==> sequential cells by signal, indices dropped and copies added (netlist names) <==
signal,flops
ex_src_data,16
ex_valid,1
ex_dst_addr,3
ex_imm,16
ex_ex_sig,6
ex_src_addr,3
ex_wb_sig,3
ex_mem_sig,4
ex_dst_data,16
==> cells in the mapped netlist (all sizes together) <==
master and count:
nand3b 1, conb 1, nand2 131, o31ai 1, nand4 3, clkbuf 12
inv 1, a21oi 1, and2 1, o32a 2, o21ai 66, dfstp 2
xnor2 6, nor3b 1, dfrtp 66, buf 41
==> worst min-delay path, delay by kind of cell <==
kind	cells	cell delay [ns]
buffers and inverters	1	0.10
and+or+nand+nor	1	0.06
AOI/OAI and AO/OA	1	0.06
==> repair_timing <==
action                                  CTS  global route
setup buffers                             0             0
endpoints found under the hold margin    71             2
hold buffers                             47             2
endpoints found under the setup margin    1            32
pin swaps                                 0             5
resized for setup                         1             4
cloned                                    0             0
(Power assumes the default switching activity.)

- - -

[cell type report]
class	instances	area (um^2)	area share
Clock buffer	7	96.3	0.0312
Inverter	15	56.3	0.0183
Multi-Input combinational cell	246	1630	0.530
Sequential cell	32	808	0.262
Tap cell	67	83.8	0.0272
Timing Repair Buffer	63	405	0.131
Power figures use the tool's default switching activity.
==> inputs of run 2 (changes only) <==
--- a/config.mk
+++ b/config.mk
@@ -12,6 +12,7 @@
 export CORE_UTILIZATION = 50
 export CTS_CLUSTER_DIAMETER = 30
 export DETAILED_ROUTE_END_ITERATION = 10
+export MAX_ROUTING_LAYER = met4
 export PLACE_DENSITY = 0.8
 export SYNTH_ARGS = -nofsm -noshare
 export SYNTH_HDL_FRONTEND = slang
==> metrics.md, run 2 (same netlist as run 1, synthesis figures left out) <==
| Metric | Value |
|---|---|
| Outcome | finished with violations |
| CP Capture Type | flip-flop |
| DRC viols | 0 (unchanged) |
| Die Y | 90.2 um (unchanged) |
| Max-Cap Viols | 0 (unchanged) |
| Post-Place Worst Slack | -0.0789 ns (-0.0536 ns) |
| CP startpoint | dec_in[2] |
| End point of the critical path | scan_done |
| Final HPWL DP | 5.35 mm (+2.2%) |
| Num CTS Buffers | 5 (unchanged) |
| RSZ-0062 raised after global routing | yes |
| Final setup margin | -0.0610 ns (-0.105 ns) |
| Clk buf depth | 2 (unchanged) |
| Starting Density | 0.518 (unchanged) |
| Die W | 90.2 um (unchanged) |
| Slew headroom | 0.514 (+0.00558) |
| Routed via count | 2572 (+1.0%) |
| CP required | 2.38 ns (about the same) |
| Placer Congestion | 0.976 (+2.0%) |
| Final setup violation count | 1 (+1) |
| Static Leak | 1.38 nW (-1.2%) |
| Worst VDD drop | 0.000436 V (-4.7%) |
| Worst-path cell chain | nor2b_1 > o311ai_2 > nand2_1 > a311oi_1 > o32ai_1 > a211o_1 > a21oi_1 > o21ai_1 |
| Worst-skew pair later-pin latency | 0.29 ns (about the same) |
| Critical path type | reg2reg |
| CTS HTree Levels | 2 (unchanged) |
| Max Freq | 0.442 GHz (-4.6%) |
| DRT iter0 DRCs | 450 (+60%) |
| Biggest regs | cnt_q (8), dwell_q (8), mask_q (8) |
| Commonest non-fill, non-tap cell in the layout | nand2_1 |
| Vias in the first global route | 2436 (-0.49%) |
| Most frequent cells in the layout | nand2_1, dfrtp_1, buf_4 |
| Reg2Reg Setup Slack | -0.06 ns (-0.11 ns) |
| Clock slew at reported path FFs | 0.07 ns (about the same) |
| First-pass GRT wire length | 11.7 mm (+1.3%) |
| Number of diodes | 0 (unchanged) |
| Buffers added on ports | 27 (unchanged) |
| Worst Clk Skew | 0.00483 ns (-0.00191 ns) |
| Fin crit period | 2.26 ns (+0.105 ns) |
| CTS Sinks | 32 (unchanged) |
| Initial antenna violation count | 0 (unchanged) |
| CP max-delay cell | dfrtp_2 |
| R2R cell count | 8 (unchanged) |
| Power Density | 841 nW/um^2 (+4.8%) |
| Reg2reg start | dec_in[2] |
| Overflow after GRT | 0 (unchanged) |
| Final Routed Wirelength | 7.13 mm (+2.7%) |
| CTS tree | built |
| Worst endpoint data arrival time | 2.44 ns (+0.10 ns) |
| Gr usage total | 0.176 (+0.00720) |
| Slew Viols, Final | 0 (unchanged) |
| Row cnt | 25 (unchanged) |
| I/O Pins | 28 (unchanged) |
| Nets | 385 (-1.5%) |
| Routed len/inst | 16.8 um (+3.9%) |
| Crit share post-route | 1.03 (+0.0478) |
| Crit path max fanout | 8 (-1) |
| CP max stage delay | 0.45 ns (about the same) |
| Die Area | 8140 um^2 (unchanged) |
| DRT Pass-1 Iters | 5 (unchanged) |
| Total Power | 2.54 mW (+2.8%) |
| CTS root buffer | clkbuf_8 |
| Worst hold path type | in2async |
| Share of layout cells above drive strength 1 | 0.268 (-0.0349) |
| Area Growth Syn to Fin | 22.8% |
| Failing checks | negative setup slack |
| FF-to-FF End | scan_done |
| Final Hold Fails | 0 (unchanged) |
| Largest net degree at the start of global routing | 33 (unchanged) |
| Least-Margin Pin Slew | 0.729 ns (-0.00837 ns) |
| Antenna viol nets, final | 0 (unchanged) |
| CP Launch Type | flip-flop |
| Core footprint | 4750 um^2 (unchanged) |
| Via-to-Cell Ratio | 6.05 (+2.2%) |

- - -

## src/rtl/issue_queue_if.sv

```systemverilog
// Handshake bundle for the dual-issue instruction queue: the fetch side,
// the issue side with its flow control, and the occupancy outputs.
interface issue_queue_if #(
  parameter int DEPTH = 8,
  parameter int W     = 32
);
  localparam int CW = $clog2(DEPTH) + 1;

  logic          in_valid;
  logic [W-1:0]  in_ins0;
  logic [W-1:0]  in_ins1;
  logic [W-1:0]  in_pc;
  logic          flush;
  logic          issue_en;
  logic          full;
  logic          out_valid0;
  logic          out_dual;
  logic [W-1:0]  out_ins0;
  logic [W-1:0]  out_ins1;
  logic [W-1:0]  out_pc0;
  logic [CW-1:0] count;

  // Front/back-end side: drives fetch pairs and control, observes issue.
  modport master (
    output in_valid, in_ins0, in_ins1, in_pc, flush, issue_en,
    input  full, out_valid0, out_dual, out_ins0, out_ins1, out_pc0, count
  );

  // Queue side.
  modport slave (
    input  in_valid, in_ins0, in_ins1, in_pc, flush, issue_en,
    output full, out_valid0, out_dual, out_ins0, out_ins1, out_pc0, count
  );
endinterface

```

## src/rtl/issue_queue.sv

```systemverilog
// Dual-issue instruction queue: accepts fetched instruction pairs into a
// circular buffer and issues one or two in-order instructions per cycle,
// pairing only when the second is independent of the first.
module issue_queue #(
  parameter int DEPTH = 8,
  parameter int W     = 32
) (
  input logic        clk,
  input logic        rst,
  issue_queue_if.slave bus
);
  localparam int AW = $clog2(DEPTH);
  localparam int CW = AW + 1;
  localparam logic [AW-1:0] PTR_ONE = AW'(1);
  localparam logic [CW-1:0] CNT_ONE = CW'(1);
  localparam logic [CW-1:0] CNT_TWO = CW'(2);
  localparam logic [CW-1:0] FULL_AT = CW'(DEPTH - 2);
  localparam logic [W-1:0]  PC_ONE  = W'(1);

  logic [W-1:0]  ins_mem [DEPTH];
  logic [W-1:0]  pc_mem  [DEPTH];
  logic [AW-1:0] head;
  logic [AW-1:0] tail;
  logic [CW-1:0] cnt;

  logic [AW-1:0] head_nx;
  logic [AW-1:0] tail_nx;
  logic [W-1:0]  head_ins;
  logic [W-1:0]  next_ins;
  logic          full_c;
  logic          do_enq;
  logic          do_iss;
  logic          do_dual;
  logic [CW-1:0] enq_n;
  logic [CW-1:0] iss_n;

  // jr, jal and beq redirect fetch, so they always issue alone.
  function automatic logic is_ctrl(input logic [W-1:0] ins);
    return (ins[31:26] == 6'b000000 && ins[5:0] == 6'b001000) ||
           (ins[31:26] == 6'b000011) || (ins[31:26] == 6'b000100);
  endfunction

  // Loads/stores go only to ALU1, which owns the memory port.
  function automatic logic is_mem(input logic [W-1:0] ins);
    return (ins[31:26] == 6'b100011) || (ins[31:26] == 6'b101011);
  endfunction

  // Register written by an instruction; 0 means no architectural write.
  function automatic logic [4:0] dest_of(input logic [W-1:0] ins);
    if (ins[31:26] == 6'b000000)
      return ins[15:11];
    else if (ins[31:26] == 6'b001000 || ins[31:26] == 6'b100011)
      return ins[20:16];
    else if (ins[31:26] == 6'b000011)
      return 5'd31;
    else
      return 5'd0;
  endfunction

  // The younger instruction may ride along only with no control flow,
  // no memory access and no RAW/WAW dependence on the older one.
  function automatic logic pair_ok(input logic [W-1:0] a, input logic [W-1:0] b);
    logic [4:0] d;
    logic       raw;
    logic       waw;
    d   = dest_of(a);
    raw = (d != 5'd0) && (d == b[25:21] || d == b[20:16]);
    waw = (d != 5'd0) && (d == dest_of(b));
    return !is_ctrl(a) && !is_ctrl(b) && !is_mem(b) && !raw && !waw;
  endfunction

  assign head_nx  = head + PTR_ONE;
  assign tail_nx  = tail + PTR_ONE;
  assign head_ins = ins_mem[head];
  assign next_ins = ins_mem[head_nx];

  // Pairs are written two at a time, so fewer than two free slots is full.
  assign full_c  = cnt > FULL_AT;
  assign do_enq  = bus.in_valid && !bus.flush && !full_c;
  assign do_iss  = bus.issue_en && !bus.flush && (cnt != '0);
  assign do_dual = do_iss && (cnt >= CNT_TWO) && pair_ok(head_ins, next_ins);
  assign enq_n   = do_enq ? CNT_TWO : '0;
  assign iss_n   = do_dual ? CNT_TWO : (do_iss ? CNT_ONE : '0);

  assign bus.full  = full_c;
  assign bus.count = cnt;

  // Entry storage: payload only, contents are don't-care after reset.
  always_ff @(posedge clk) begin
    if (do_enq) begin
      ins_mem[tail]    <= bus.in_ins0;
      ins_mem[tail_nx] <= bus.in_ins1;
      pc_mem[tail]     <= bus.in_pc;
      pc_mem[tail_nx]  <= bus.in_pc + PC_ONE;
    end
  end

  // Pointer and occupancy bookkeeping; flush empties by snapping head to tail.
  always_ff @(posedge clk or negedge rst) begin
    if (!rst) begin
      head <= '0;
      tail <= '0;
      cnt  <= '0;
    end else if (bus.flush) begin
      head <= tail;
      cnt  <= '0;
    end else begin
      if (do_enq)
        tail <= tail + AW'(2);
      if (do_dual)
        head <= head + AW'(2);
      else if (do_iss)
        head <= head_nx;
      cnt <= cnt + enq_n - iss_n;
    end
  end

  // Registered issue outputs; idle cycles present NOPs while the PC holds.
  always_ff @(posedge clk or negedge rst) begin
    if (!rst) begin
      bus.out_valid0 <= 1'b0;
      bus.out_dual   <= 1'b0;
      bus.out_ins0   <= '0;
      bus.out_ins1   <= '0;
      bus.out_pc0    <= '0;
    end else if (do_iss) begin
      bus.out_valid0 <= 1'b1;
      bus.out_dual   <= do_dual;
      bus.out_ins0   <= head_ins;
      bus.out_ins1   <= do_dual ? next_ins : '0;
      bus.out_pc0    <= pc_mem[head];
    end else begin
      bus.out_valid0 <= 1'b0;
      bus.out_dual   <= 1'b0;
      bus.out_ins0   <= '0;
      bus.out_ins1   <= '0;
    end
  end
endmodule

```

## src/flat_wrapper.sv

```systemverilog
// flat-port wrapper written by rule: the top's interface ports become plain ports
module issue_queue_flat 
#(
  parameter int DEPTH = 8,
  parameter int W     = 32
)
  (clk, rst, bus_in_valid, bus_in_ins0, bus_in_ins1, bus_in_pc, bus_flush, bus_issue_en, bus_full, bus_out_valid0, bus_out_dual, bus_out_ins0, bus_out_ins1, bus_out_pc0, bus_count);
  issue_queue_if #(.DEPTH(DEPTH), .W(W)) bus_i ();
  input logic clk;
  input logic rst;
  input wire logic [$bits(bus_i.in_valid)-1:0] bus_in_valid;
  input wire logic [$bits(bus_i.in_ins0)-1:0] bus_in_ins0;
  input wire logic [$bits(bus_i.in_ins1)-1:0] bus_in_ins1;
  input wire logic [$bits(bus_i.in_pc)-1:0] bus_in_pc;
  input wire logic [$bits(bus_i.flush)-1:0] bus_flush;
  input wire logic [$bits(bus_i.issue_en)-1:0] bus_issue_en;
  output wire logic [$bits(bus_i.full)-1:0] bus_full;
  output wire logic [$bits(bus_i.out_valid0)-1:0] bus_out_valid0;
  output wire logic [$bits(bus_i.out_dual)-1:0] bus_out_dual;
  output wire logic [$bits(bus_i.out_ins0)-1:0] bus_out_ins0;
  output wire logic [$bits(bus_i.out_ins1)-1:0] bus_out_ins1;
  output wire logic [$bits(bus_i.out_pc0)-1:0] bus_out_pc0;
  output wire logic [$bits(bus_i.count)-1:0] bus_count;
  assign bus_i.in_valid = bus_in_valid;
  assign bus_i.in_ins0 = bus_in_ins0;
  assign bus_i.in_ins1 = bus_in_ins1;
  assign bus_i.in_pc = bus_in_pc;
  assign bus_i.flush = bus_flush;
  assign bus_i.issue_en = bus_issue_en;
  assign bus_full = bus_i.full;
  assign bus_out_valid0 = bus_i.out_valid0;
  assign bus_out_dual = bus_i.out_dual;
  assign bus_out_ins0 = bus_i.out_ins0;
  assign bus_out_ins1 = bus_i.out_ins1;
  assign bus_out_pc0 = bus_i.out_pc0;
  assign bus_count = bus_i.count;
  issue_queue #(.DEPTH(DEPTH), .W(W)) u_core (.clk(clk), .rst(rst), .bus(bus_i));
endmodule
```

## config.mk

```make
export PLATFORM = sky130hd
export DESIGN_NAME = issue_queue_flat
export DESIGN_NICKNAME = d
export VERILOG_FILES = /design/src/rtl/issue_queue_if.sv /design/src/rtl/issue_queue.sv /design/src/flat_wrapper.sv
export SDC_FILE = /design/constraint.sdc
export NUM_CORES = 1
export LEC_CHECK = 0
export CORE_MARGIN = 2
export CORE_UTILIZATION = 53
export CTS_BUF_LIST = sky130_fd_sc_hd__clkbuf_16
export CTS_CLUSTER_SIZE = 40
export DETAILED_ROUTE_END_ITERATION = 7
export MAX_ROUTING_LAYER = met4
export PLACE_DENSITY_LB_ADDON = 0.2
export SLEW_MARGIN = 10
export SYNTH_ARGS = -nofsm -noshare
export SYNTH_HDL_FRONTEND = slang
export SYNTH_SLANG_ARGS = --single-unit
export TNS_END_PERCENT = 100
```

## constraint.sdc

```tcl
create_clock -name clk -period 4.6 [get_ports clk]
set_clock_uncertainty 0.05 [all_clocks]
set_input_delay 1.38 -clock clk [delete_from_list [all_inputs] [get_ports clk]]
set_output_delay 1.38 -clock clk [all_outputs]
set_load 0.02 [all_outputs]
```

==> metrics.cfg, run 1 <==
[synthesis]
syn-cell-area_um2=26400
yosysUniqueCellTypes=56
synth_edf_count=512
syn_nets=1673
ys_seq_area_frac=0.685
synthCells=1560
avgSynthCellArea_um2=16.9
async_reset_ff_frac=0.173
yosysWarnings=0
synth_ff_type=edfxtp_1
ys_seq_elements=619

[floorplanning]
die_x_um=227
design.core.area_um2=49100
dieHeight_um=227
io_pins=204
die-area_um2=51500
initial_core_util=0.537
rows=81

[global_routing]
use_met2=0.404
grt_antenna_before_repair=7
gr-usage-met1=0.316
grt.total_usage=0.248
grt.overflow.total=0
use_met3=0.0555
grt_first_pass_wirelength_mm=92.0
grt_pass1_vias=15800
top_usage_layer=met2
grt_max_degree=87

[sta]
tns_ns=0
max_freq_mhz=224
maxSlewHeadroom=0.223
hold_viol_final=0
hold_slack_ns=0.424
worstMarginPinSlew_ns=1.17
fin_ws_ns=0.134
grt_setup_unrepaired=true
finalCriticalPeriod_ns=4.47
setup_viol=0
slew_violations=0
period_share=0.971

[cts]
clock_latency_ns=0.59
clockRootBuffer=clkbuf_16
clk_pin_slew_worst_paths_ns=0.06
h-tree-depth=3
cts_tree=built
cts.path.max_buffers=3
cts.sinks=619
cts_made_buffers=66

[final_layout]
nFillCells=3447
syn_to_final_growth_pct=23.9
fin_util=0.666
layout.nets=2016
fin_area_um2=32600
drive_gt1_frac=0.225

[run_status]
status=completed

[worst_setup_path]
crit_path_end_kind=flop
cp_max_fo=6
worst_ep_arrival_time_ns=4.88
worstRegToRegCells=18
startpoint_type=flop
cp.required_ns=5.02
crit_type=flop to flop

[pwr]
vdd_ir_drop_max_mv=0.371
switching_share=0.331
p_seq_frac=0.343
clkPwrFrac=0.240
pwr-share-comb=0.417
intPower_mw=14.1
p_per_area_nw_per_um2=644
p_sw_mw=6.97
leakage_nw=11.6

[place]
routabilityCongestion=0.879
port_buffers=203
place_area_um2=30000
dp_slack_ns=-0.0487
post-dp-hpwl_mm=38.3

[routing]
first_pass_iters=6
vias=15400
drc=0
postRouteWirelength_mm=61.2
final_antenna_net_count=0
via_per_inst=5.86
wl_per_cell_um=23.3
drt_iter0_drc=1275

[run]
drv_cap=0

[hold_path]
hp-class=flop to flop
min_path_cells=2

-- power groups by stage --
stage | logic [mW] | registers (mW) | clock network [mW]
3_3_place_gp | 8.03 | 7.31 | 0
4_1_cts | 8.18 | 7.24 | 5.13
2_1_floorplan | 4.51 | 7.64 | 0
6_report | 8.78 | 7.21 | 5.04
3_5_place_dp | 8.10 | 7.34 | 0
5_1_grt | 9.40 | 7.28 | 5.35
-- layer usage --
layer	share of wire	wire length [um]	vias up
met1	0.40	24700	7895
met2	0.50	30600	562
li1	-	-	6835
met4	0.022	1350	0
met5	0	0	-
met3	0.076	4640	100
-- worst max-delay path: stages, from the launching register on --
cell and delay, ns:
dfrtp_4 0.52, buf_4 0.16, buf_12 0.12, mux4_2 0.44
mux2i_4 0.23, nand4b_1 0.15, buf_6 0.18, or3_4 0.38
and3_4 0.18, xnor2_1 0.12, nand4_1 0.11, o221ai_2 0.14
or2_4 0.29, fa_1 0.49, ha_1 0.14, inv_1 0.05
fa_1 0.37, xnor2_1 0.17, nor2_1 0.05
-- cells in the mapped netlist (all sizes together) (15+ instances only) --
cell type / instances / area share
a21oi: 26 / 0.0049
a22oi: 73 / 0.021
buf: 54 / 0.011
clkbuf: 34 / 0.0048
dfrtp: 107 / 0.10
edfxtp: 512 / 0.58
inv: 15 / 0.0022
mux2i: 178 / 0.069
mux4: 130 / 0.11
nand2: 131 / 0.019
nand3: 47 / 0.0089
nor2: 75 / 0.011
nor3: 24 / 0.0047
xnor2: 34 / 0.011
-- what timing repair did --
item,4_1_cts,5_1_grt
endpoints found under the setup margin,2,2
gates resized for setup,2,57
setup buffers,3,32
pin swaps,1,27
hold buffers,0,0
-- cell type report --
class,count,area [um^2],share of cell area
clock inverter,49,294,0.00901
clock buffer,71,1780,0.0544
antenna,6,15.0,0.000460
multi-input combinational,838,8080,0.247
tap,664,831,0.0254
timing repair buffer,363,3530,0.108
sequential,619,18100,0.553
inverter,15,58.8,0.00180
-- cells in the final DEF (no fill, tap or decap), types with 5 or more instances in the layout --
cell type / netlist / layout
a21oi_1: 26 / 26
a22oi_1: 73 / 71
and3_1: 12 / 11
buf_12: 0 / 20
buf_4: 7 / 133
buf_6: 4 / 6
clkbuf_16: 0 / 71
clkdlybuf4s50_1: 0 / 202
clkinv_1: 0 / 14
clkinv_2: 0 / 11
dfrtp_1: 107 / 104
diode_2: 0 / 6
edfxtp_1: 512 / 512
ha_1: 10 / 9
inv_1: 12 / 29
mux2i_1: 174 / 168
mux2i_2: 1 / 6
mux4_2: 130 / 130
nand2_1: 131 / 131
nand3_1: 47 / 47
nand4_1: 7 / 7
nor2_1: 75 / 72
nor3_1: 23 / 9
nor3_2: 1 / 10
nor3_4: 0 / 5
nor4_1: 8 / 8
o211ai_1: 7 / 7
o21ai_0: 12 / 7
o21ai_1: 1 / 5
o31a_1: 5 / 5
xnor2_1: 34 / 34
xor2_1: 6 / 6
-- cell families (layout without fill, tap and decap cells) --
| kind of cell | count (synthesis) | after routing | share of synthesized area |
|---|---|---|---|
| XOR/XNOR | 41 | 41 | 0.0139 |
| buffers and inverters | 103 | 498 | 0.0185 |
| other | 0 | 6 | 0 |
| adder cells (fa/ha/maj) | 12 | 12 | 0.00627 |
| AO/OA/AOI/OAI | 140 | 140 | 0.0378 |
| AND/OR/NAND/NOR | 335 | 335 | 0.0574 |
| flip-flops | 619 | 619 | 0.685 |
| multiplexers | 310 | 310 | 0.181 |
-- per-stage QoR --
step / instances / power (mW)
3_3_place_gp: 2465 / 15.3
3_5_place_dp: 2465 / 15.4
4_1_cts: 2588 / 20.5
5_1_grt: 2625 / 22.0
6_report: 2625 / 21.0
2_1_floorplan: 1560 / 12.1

- - -

WHAT TO DO: Copy the lines above exactly, beginning at the line that has "Fin | 22.8% |" and stopping after the line that has "6.05 (+2.2%) |", and omit the rest.

ANSWER BELOW:
| Area Growth Syn to Fin | 22.8% |
| Failing checks | negative setup slack |
| FF-to-FF End | scan_done |
| Final Hold Fails | 0 (unchanged) |
| Largest net degree at the start of global routing | 33 (unchanged) |
| Least-Margin Pin Slew | 0.729 ns (-0.00837 ns) |
| Antenna viol nets, final | 0 (unchanged) |
| CP Launch Type | flip-flop |
| Core footprint | 4750 um^2 (unchanged) |
| Via-to-Cell Ratio | 6.05 (+2.2%) |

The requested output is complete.